BOISE — The Senate voted 20-15 against reconsidering HB 294 that would have created the Strong Students Grant Program. The decision came after the Senate voted 18-16 on Tuesday to kill the bill. In a surprise twist, Sen. Christy Zito, R-Hammett, who had initially voted against the bill, changed her mind and asked for a revote. While it looked like it may get a second chance, Wednesday’s vote means the bill is officially dead.
“I would just like to see the bill get another reconsideration by the body,” Zito said in defense of the revote.
“I don’t think there’s been enough new information brought forward overnight that I’m aware of that changes the substance or the effect of the bill,” Sen. Dan Johnson, R-Lewiston, argued.
On March 16, the Senate Education Committee voted in favor of amending HB 294 to remove the section of the bill that would have created a Strong Students Scholarship Program after many criticized it for being too voucher-like. The bill was created by Rep. Wendy Horman, R-Idaho Falls, and Sen. Lori Den Hartog, R-Meridian.
The amended version of HB 294 would have only created the Strong Students Grant Program. The program would have given grants to mostly low-income families for education-related purchases. Had the bill passed, students would have been able to use the money on tutoring, extracurriculars, education equipment such as laptops, college prep classes, mental health counseling, or private school tuition and fees.
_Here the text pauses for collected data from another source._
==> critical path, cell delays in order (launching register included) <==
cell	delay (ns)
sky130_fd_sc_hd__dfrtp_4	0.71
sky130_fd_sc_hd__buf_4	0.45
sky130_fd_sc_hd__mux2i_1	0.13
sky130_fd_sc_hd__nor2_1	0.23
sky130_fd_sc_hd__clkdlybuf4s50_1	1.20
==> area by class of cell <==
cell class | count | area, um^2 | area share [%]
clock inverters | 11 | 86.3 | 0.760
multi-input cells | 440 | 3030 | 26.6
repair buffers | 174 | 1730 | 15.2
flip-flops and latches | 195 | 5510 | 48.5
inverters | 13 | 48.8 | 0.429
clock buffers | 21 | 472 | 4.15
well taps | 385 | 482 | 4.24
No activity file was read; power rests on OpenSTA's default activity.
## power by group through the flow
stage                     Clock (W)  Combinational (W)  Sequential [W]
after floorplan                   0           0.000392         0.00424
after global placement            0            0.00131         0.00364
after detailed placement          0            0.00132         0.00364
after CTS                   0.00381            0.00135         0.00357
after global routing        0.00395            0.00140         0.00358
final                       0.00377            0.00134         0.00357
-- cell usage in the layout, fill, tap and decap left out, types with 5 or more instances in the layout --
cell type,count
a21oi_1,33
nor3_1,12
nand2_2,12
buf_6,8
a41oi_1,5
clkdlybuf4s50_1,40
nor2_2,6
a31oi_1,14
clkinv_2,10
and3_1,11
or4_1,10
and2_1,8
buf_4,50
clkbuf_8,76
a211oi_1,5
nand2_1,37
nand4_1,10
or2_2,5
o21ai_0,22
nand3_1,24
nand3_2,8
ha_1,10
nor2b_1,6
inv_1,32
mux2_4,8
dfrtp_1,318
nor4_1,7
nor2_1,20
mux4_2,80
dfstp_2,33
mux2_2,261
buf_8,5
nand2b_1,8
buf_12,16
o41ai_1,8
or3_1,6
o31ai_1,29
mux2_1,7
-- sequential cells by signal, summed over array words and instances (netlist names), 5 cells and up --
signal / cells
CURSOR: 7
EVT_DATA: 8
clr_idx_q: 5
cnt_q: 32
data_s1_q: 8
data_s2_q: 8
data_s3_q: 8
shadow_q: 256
[config.mk]
export PLATFORM = sky130hd
export DESIGN_NAME = matmul_operand_fetch
export DESIGN_NICKNAME = d
export VERILOG_FILES = /design/src/rtl/matmul_pkg.sv /design/src/rtl/operand_fifo.sv /design/src/rtl/matmul_operand_fetch.sv
export SDC_FILE = /design/constraint.sdc
export NUM_CORES = 1
export LEC_CHECK = 0
export CAP_MARGIN = 15
export CORE_MARGIN = 2
export CORE_UTILIZATION = 59
export CTS_CLUSTER_DIAMETER = 40
export DETAILED_ROUTE_END_ITERATION = 12
export GPL_TIMING_DRIVEN = 0
export HOLD_SLACK_MARGIN = 0.08
export PLACE_DENSITY_LB_ADDON = 0.3
export SYNTH_ARGS = -nofsm -noshare
export SYNTH_HDL_FRONTEND = slang
export SYNTH_SLANG_ARGS = --single-unit
[constraint.sdc]
create_clock -name clk -period 8.4 [get_ports clk]
set_input_delay 0.84 -clock clk [delete_from_list [all_inputs] [get_ports clk]]
set_output_delay 0.84 -clock clk [all_outputs]
set_load 0.02 [all_outputs]
[src/rtl/matmul_pkg.sv]
// matmul_pkg
// Shared definitions for the matrix-multiply operand fetch slice: data and
// memory-address widths, the fetch FSM state type, and the field layout of
// the packed memory request word (A address high byte, B address low byte).
package matmul_pkg;

  localparam int DATA_W  = 16;
  localparam int MADDR_W = 8;

  // Request word layout: A address in [15:8], B address in [7:0].
  localparam int A_FIELD_HI = 15;
  localparam int A_FIELD_LO = 8;
  localparam int B_FIELD_HI = 7;
  localparam int B_FIELD_LO = 0;

  // One buffered operand pair: {last, a, b}.
  localparam int PAIR_W = 2 * DATA_W + 1;

  typedef enum logic [2:0] {
    IDLE,
    ISSUE,
    GAP,
    DRAIN,
    DONE
  } fetch_state_t;

  // Packs the A and B word addresses into one memory request word.
  function automatic logic [2*MADDR_W-1:0] pack_address(
    input logic [MADDR_W-1:0] a_addr,
    input logic [MADDR_W-1:0] b_addr
  );
    logic [2*MADDR_W-1:0] word;
    word = '0;
    word[A_FIELD_HI:A_FIELD_LO] = a_addr;
    word[B_FIELD_HI:B_FIELD_LO] = b_addr;
    return word;
  endfunction

endpackage

[src/rtl/operand_fifo.sv]
// operand_fifo
// Synchronous FIFO holding operand pairs between memory capture and the MAC
// stream. A push and a pop in the same cycle are both honoured, even when
// the FIFO is full.
// Ports:
//   clk, rst          clock, synchronous active-high reset (empties the FIFO)
//   push, push_data   write request and data
//   pop               read request (ignored when empty)
//   head              oldest entry (meaningful only when !empty)
//   count, full, empty  occupancy status
module operand_fifo #(
  parameter int WIDTH = 33,
  parameter int DEPTH = 4,
  localparam int CNT_W = $clog2(DEPTH + 1),
  localparam int PTR_W = (DEPTH > 1) ? $clog2(DEPTH) : 1
) (
  input  logic             clk,
  input  logic             rst,
  input  logic             push,
  input  logic [WIDTH-1:0] push_data,
  input  logic             pop,
  output logic [WIDTH-1:0] head,
  output logic [CNT_W-1:0] count,
  output logic             full,
  output logic             empty
);

  logic [WIDTH-1:0] storage [DEPTH];
  logic [PTR_W-1:0] rd_ptr;
  logic [PTR_W-1:0] wr_ptr;
  logic             do_push;
  logic             do_pop;

  assign empty   = (count == '0);
  assign full    = (count == CNT_W'(DEPTH));
  assign do_pop  = pop && !empty;
  assign do_push = push && (!full || do_pop);
  assign head    = storage[rd_ptr];

  // Pointer and occupancy bookkeeping; pointers wrap explicitly so any depth
  // works, not only powers of two.
  always_ff @(posedge clk) begin
    if (rst) begin
      rd_ptr <= '0;
      wr_ptr <= '0;
      count  <= '0;
    end else begin
      if (do_push) begin
        wr_ptr <= (wr_ptr == PTR_W'(DEPTH - 1)) ? '0 : wr_ptr + PTR_W'(1);
      end
      if (do_pop) begin
        rd_ptr <= (rd_ptr == PTR_W'(DEPTH - 1)) ? '0 : rd_ptr + PTR_W'(1);
      end
      case ({do_push, do_pop})
        2'b10:   count <= count + CNT_W'(1);
        2'b01:   count <= count - CNT_W'(1);
        default: count <= count;
      endcase
    end
  end

  // Storage array; contents need no reset because empty gates every read.
  always_ff @(posedge clk) begin
    if (do_push) begin
      storage[wr_ptr] <= push_data;
    end
  end

endmodule
$ cat src/rtl/mips_mc_pkg.sv
// mips_mc_pkg: opcode/funct constants, FSM and ALU enums, ALU helper for mips_multicycle_core
package mips_mc_pkg;

    localparam logic [5:0] OP_RTYPE = 6'h00;
    localparam logic [5:0] OP_ADDI  = 6'h08;
    localparam logic [5:0] OP_ORI   = 6'h0D;
    localparam logic [5:0] OP_LUI   = 6'h0F;
    localparam logic [5:0] OP_LW    = 6'h23;
    localparam logic [5:0] OP_SW    = 6'h2B;
    localparam logic [5:0] OP_BEQ   = 6'h04;
    localparam logic [5:0] OP_J     = 6'h02;

    localparam logic [5:0] F_ADD = 6'h20;
    localparam logic [5:0] F_SUB = 6'h22;
    localparam logic [5:0] F_AND = 6'h24;
    localparam logic [5:0] F_OR  = 6'h25;
    localparam logic [5:0] F_SLT = 6'h2A;

`ifdef MIPS_MC_ILLEGAL_TRAP_EN
    typedef enum logic [2:0] {S_FETCH, S_DECODE, S_EXEC, S_MEM, S_WB, S_HALT} state_t;
`else
    typedef enum logic [2:0] {S_FETCH, S_DECODE, S_EXEC, S_MEM, S_WB} state_t;
`endif

    typedef enum logic [2:0] {ALU_ADD, ALU_SUB, ALU_AND, ALU_OR, ALU_SLT, ALU_LUI} alu_op_t;

    function automatic logic [31:0] alu(alu_op_t op, logic [31:0] x, logic [31:0] y);
        return op == ALU_SUB ? x - y :
               op == ALU_AND ? x & y :
               op == ALU_OR  ? x | y :
               op == ALU_SLT ? {31'd0, $signed(x) < $signed(y)} :
               op == ALU_LUI ? {y[15:0], 16'h0000} :
                               x + y;
    endfunction

endpackage

$ cat src/rtl/mips_mc_regfile.sv
// mips_mc_regfile: 32x32 register file, two async read ports, one sync write port, r0 hardwired to 0
module mips_mc_regfile (
    input  logic        clk,
    input  logic        reset,
    input  logic [4:0]  ra1,
    input  logic [4:0]  ra2,
    output logic [31:0] rd1,
    output logic [31:0] rd2,
    input  logic        we,
    input  logic [4:0]  wa,
    input  logic [31:0] wd
);

    logic [31:0] regs [0:31];

    assign rd1 = ra1 == 5'd0 ? 32'd0 : regs[ra1];
    assign rd2 = ra2 == 5'd0 ? 32'd0 : regs[ra2];

    // clear all registers on reset; writes to r0 are dropped
    always_ff @(posedge clk) begin
        if (reset) begin
            for (int i = 0; i < 32; i++) regs[i] <= '0;
        end else if (we && wa != 5'd0) begin
            regs[wa] <= wd;
        end
    end

endmodule

$ cat src/rtl/mips_multicycle_core.sv
// mips_multicycle_core: multicycle MIPS subset core on one unified req/ready memory port (option: MIPS_MC_ILLEGAL_TRAP_EN)
module mips_multicycle_core
    import mips_mc_pkg::*;
#(
    parameter logic [31:0] RESET_PC = 32'h0000_0000,
    parameter int          ADDR_W   = 32
) (
    input  logic              clk,
    input  logic              reset,
    output logic              mem_req,
    output logic              mem_we,
    output logic [ADDR_W-1:0] mem_addr,
    output logic [31:0]       mem_wdata,
    input  logic [31:0]       mem_rdata,
    input  logic              mem_ready,
    output logic              halted,
    output logic              instr_retired
);

    state_t      state, state_nx;
    logic [31:0] pc, ir, a, b, alu_out, mdr;
    logic [31:0] rd1, rd2, sext, zext, alu_y, alu_res;
    alu_op_t     alu_op;
    logic        rf_we;

    wire [5:0]  op    = ir[31:26];
    wire [5:0]  funct = ir[5:0];
    wire [4:0]  rs    = ir[25:21];
    wire [4:0]  rt    = ir[20:16];
    wire [4:0]  rd    = ir[15:11];
    wire [15:0] imm   = ir[15:0];

    wire is_r    = op == OP_RTYPE;
    wire is_addi = op == OP_ADDI;
    wire is_ori  = op == OP_ORI;
    wire is_lui  = op == OP_LUI;
    wire is_lw   = op == OP_LW;
    wire is_sw   = op == OP_SW;
    wire is_beq  = op == OP_BEQ;
    wire is_j    = op == OP_J;
    wire r_ok    = is_r && (funct == F_ADD || funct == F_SUB || funct == F_AND ||
                            funct == F_OR  || funct == F_SLT);
    wire is_mem  = is_lw || is_sw;
    wire wr_reg  = r_ok || is_addi || is_ori || is_lui;
`ifdef MIPS_MC_ILLEGAL_TRAP_EN
    wire legal   = wr_reg || is_mem || is_beq || is_j;
`endif

    wire pending = state == S_FETCH || state == S_MEM;
    wire hs      = !reset && pending && mem_ready;

    assign sext    = {{16{imm[15]}}, imm};
    assign zext    = {16'h0000, imm};
    assign alu_y   = is_r ? b : (is_ori || is_lui) ? zext : sext;
    assign alu_res = alu(alu_op, a, alu_y);

    mips_mc_regfile u_rf (
        .clk   (clk),
        .reset (reset),
        .ra1   (rs),
        .ra2   (rt),
        .rd1   (rd1),
        .rd2   (rd2),
        .we    (rf_we),
        .wa    (is_r ? rd : rt),
        .wd    (is_lw ? mdr : alu_out)
    );

    // ALU operation select from opcode/funct
    always_comb begin
        alu_op = is_r   ? (funct == F_SUB ? ALU_SUB :
                           funct == F_AND ? ALU_AND :
                           funct == F_OR  ? ALU_OR  :
                           funct == F_SLT ? ALU_SLT : ALU_ADD) :
                 is_ori ? ALU_OR :
                 is_lui ? ALU_LUI : ALU_ADD;
    end

    // FSM state register
    always_ff @(posedge clk) begin
        if (reset) state <= S_FETCH;
        else       state <= state_nx;
    end

    // FSM next state; branch, jump and unsupported ops finish in EXEC
    always_comb begin
        state_nx = state;
        case (state)
            S_FETCH:  state_nx = hs ? S_DECODE : S_FETCH;
`ifdef MIPS_MC_ILLEGAL_TRAP_EN
            S_DECODE: state_nx = legal ? S_EXEC : S_HALT;
`else
            S_DECODE: state_nx = S_EXEC;
`endif
            S_EXEC:   state_nx = is_mem ? S_MEM : wr_reg ? S_WB : S_FETCH;
            S_MEM:    state_nx = hs ? (is_sw ? S_FETCH : S_WB) : S_MEM;
            S_WB:     state_nx = S_FETCH;
            default:  state_nx = state;
        endcase
    end

    // FSM outputs; everything visible is forced idle while reset is high
    always_comb begin
        mem_req       = !reset && pending;
        mem_we        = !reset && state == S_MEM && is_sw;
        mem_addr      = state == S_MEM ? {alu_out[ADDR_W-1:2], 2'b00} : {pc[ADDR_W-1:2], 2'b00};
        mem_wdata     = b;
        rf_we         = !reset && state == S_WB;
        instr_retired = !reset && ((state == S_EXEC && !is_mem && !wr_reg) ||
                                   (state == S_MEM && hs && is_sw) || state == S_WB);
`ifdef MIPS_MC_ILLEGAL_TRAP_EN
        halted        = !reset && state == S_HALT;
`else
        halted        = 1'b0;
`endif
    end

    // datapath registers: pc, IR, operand latches, ALU result, memory data
    always_ff @(posedge clk) begin
        if (reset) begin
            pc      <= RESET_PC;
            ir      <= '0;
            a       <= '0;
            b       <= '0;
            alu_out <= '0;
            mdr     <= '0;
        end else begin
            if (state == S_FETCH && hs) begin
                ir <= mem_rdata;
                pc <= pc + 32'd4;
            end
            if (state == S_DECODE) begin
                a <= rd1;
                b <= rd2;
            end
            if (state == S_EXEC) begin
                alu_out <= alu_res;
                if (is_beq && a == b) pc <= pc + (sext << 2);
                if (is_j) pc <= {pc[31:28], ir[25:0], 2'b00};
            end
            if (state == S_MEM && hs && is_lw) mdr <= mem_rdata;
        end
    end

endmodule

$ cat config.mk
export PLATFORM = sky130hd
export DESIGN_NAME = mips_multicycle_core
export DESIGN_NICKNAME = d
export VERILOG_FILES = /design/src/rtl/mips_mc_pkg.sv /design/src/rtl/mips_mc_regfile.sv /design/src/rtl/mips_multicycle_core.sv
export SDC_FILE = /design/constraint.sdc
export NUM_CORES = 2
export LEC_CHECK = 0
export CAP_MARGIN = 15
export CORE_UTILIZATION = 55
export CTS_CLUSTER_DIAMETER = 40
export DETAILED_ROUTE_END_ITERATION = 8
export GPL_ROUTABILITY_DRIVEN = 0
export PLACE_DENSITY = 0.8
export SLEW_MARGIN = 10
export SYNTH_ARGS = -nofsm -noshare
export SYNTH_HDL_FRONTEND = slang
export SYNTH_SLANG_ARGS = --single-unit
export TNS_END_PERCENT = 30
$ cat constraint.sdc
create_clock -name clk -period 10.2 [get_ports clk]
set_input_delay 1.53 -clock clk [delete_from_list [all_inputs] [get_ports clk]]
set_output_delay 1.53 -clock clk [all_outputs]
set_load 0.005 [all_outputs]
==> summary.md <==
| Metric | Value |
|---|---|
| Status | `complete, no violations` |
| Resize count post-CTS | `0` |
| Fraction of registers with async set or reset after synthesis | `0%` |
| Top cells by area, synth | `sky130_fd_sc_hd__edfxtp_1 (46%), sky130_fd_sc_hd__mux4_2 (22%), sky130_fd_sc_hd__nor2_1 (7.0%)` |
| Number of distinct library cells after synthesis | `96` |
| Chip width | `roughly 350 um` |
| Fill cell count | `8347` |
| Static Leak | `~24 nW` |
| Number of top-level design ports | `103` |
| Storage element area | `around 35000 um2` |
| Worst relative slew slack | `17.5%` |
| Share of final-layout standard cells stronger than drive strength 1 | `22.2%` |
| Worst setup EP type | `flip-flop` |
| Minimum period implied by the final worst setup slack | `between 5000 and 6000 ps` |
| P&R area growth vs syn | `11.7%` |
| Routed WL | `~230000 um` |
| Hold Vio Cnt, Final | `0` |
| DR vias | `~50000` |
| Number of synthesized flops with an enable pin | `between 1000 and 1500` |
| Total global routing track utilization | `a little under two fifths` |
| # clock sinks | `roughly 1200` |
| Final total negative setup slack | `0 ps` |
| Count of input and output buffers | `99` |
| Number of warnings issued by yosys | `0` |
| Maximum number of pins on one net before global-route repair | `123` |
| Buffer type at the clock tree root | `sky130_fd_sc_hd__clkbuf_16` |
| Number of buffers added to fix hold violations after cts | `0` |
| Number of setup buffers added after CTS | `0` |
| Fmax | `approximately 0.18 GHz` |
| Maximum VDD drop | `about 0.2 mV` |
| Type of element launching the critical path | `flip-flop` |
| Post-route total power | `between 0.01 and 0.015 W` |
| Path class of the lowest-slack min-delay path | `reg -> reg` |
| Slew of the pin with the lowest slew margin | `about 1200 ps` |
| Antenna violations before repair | `16` |
| Clock tree from TritonCTS | `built` |
| Most frequently used flop master after synthesis | `sky130_fd_sc_hd__edfxtp_1` |
| Netlist area before placement | `around 67000 um2` |
| Total area of multi-input combinational cells | `between 30000 and 40000 um2` |
| Number of detailed-routing iterations run before antenna repair | `9` |
| Number of nets at the end of the flow | `~5300` |
| Clk_lat worst skew | `roughly 820 ps` |
| Number of H-tree levels | `4` |
| Leading area contributor after synthesis | `sky130_fd_sc_hd__edfxtp_1` |
| Vias in the first global route | `48070` |
| Count of maximum capacitance violations | `0` |
| Buffer levels on the longest clock path | `3` |
| Number of clock buffers inserted by TritonCTS | `about 140` |
| Final Max Slew Viols | `0` |
| Power per cell area | `approximately 180 nW/um2` |
| Synthesized netlist cell count | `roughly 5200` |
| Most instantiated library cell after synthesis | `sky130_fd_sc_hd__nor2_1` |
| Setup Crit Path Kind | `reg -> reg` |
| Global-route wire length before repair | `324000 um` |
| Clock tree skew after final layout | `33.6 ps` |
| Number of placement rows | `127` |
| Period utilization | `about 56%` |
| Wire per inst | `~33 um` |
| Die Ht | `between 300 and 400 um` |
| Mean Syn Cell Area | `12.9 um2` |
| DIE AREA | `123000 um2` |
| Remaining antenna violation count | `0` |
| Number of vias per cell | `around 7.2` |
| Data arrival at the endpoint of the critical path | `between 6000 and 7000 ps` |
| Initial Util | `55.6%` |
| First-iteration detailed-routing DRC count | `roughly 9300` |
| Top cell type's share of synthesized area | `45.9%` |
| Post-synthesis sequential element count | `~1200` |
| Core ar. | `about 120000 um2` |
| HPWL Detailed | `roughly 140000 um` |
| Remaining routing DRC violations | `0` |
| CTS clk-pin slew, worst paths | `about 60 ps` |
| Setup repair after global routing missed its margin | `false` |
| GRT Residual Overflow | `0` |
| Critical path required time | `between 10000 and 15000 ps` |
| Sequential share of the synthesized area | `a little over half` |
| Final setup violation count | `0` |
| Commonest cells in the synthesized netlist | `sky130_fd_sc_hd__nor2_1 (1241), sky130_fd_sc_hd__edfxtp_1 (1024), sky130_fd_sc_hd__mux4_2 (640), sky130_fd_sc_hd__clkbuf_1 (345), sky130_fd_sc_hd__nand2_1 (279)` |
| Largest fanout on the critical path | `50` |
==> stage by stage <==
stage	instances	instance area, um2	utilization [%]	hold slack, ps	setup WS (ps)
2_1_floorplan	5238	67000	-	436	5720
3_3_place_gp	6585	69700	57.9	473	4860
3_5_place_dp	6586	69700	57.9	481	4690
4_1_cts	6852	74500	62.0	489	4940
5_1_grt	6861	74800	62.1	501	4460
6_report	6865	74800	62.2	490	4490
==> kinds of logic (layout without fill, tap and decap cells) <==
logic type,after synthesis,in the layout,share of synthesized area [%]
other,1,39,0.00560
buffers and inverters,584,595,3.43
multiplexers,794,794,23.9
XOR/XNOR,124,124,1.62
flip-flops,1227,1227,52.0
AND/OR/NAND/NOR,1734,1734,10.5
adder cells (fa/ha/maj),130,130,2.46
AO/OA/AOI/OAI,610,610,5.99
==> report_power, final <==
group	switching [W]	total (W)	internal (W)
combinational	0.00134	0.00222	0.000885
sequential	0.000220	0.00582	0.00560
clock	0.00231	0.00536	0.00305
==> registers in the layout, summed over array words and instances, names as in the netlist, named ones only <==
register / count
state: 3
u_rf.regs: 1024
pc: 30
alu_out: 32
mdr: 32
mem_wdata: 32
ir: 32
a: 32
==> final cells by class <==
type | count | share of cell area, %
antenna | 4 | 0.0134
clock buffer | 167 | 4.93
clock inverter | 99 | 1.59
inverter | 115 | 0.577
multi-input combinational | 3427 | 40.8
sequential | 1227 | 46.6
tap | 1612 | 2.70
timing repair buffer | 214 | 2.74
==> layout by cell type (no fill, tap or decap), types with 17 or more instances in the layout <==
cell type / count
sky130_fd_sc_hd__a21o_1: 26
sky130_fd_sc_hd__ha_1: 127
sky130_fd_sc_hd__xor2_1: 47
sky130_fd_sc_hd__mux2i_1: 73
sky130_fd_sc_hd__nand4_1: 18
sky130_fd_sc_hd__o221ai_1: 21
sky130_fd_sc_hd__mux2i_4: 32
sky130_fd_sc_hd__clkinv_1: 21
sky130_fd_sc_hd__o21a_1: 28
sky130_fd_sc_hd__inv_6: 17
sky130_fd_sc_hd__xnor2_1: 77
sky130_fd_sc_hd__clkdlybuf4s50_1: 98
sky130_fd_sc_hd__clkbuf_16: 143
sky130_fd_sc_hd__conb_1: 35
sky130_fd_sc_hd__a21oi_1: 214
sky130_fd_sc_hd__mux2_2: 49
sky130_fd_sc_hd__nor2_1: 1240
sky130_fd_sc_hd__nand3_1: 36
sky130_fd_sc_hd__o21ai_0: 101
sky130_fd_sc_hd__nand2b_1: 18
sky130_fd_sc_hd__o211ai_1: 34
sky130_fd_sc_hd__edfxtp_1: 1024
sky130_fd_sc_hd__nor3_1: 39
sky130_fd_sc_hd__clkbuf_1: 22
sky130_fd_sc_hd__nand2_1: 226
sky130_fd_sc_hd__mux4_2: 640
sky130_fd_sc_hd__o31ai_1: 22
sky130_fd_sc_hd__inv_1: 113
sky130_fd_sc_hd__nand2_2: 53
sky130_fd_sc_hd__dfxtp_1: 193
sky130_fd_sc_hd__buf_4: 102
==> routing by layer <==
layer | wire [um] | track usage (%)
met4 | 19100 | 25.4
met1 | 68300 | 44.0
met2 | 100000 | 54.7
met5 | 149 | 0
met3 | 39800 | 14.5
==> worst paths after layout <==
check / start / to / slack (ps) / depth (start not counted)
setup reg to reg: ir[29] / u_rf.regs[17][4] / 4490 / 11
hold reg to reg: mdr[9] / mdr[9] / 490 / 2
hold / removal: mdr[9] / mdr[9] / 490 / 2
setup / recovery: ir[29] / u_rf.regs[17][4] / 4490 / 11
==> worst max-delay path, cell delays in order (launching register included) <==
cell and delay (ps):
sky130_fd_sc_hd__dfxtp_1 570, sky130_fd_sc_hd__nor4_4 110, sky130_fd_sc_hd__nand2_2 80, sky130_fd_sc_hd__buf_4 570
sky130_fd_sc_hd__nor3_1 90, sky130_fd_sc_hd__a31oi_1 690, sky130_fd_sc_hd__nor2_1 250, sky130_fd_sc_hd__nand2_1 240
sky130_fd_sc_hd__nand2_1 120, sky130_fd_sc_hd__nor3_1 850, sky130_fd_sc_hd__nand2_2 750, sky130_fd_sc_hd__nand2_2 960
Power figures use the tool's default switching activity.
Zito may have changed her mind after speaking to lobbyists who were in attendance Tuesday and spent time talking to senators. The lobbyists are from Yes Every Kid, a school choice lobby group funded by the Koch political network. Yes Every Kid spent approximately $3,400 on advertising in Idaho and $250 on “entertainment, food, refreshments,” according to the Idaho Secretary of State’s website. Though it has not yet been reported how much was spent in March, it is likely that significantly more was spent due to the amount of television advertising in support of HB 294 that appeared that month. The TV commercials aired statewide. Commercials for bills are almost unheard of in Idaho.
“Billionaire industrialist Charles Koch’s powerful network that’s known for influencing state policy is now targeting education issues like school choice as the movement battles a new wave of hostility from Democrats who oppose charter schools and private school vouchers that use taxpayer money,” reported the Associated Press in 2019.
In 2019, Koch “announced the Yes Every Kid initiative as the latest addition to his sprawling network of wealthy donors, political groups and tax-exempt advocacy organizations best known for pushing anti-regulation, small-government policies. Its political arm, Americans for Prosperity, has made waves supporting the tea party and fighting former President Barack Obama’s health care law,” reported the Associated Press
“The Yes Every Kid group is tasked with monitoring statehouses where it can be influential on school choice, said Stacy Hock, a Texas philanthropist who is among hundreds of donors each contributing at least $100,000 annually to the Koch network’s wide-ranging agenda.”